What you have to do.
Look in the material below for the line holding "VALIDA: begin". Set it down exactly, with each later line up to and including the line holding "PAUSA: begin".

Task material.
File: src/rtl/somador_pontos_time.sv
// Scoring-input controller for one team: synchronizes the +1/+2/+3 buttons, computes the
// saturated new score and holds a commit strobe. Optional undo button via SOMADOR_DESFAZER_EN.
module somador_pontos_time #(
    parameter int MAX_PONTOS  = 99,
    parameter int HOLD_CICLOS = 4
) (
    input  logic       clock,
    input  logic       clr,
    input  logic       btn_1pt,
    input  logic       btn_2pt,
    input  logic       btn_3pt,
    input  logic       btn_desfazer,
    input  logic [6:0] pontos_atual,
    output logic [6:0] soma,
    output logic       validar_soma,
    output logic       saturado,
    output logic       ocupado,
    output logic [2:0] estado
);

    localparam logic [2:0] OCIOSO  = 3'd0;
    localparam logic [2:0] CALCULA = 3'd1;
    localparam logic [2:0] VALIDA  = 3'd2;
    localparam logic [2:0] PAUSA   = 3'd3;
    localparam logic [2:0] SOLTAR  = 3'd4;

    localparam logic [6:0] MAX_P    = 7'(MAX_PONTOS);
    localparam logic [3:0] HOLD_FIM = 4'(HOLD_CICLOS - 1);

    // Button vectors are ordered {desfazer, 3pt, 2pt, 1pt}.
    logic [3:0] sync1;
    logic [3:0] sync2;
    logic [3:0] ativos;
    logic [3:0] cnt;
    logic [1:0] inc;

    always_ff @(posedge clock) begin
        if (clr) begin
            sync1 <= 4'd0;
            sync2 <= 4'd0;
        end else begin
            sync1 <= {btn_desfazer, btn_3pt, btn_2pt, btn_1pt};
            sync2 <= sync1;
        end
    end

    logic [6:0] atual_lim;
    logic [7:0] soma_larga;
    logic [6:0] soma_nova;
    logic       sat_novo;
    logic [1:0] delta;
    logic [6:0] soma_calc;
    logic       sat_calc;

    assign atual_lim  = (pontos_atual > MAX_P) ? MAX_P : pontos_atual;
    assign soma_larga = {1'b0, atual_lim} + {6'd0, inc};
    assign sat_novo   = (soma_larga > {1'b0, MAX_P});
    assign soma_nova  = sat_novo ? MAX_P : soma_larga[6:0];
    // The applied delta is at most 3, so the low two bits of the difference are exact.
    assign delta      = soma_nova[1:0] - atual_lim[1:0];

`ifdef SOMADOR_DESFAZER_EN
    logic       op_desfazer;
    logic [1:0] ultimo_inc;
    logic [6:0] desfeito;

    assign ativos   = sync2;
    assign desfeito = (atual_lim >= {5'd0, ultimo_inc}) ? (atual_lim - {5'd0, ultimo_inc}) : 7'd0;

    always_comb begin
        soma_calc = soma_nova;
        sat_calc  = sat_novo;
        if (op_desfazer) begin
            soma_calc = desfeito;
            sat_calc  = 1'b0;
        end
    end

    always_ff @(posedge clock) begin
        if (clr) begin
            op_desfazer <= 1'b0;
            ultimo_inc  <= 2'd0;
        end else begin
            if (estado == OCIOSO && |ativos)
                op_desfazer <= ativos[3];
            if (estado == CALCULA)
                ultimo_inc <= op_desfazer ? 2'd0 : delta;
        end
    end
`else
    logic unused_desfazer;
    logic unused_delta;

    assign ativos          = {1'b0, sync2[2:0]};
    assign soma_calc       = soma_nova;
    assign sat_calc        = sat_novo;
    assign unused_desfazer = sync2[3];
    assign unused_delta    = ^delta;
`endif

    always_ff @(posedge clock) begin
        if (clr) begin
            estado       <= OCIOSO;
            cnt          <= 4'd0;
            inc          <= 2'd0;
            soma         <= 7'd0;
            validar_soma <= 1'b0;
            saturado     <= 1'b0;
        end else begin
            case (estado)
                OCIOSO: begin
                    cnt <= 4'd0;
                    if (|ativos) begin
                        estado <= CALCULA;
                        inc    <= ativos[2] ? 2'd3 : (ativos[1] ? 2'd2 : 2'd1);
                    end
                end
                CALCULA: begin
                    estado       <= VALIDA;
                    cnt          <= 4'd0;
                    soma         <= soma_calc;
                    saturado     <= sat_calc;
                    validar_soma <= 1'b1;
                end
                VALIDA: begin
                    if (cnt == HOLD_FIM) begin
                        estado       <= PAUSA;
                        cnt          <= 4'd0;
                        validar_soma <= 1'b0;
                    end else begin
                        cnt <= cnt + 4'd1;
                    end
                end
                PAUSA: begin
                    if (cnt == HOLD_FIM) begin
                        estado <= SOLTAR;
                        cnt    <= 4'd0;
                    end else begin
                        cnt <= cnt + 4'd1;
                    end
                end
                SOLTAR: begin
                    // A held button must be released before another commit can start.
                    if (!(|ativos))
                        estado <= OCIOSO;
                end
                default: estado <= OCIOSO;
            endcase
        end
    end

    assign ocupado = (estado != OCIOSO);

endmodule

Answer for this exercise.
                VALIDA: begin
                    if (cnt == HOLD_FIM) begin
                        estado       <= PAUSA;
                        cnt          <= 4'd0;
                        validar_soma <= 1'b0;
                    end else begin
                        cnt <= cnt + 4'd1;
                    end
                end
                PAUSA: begin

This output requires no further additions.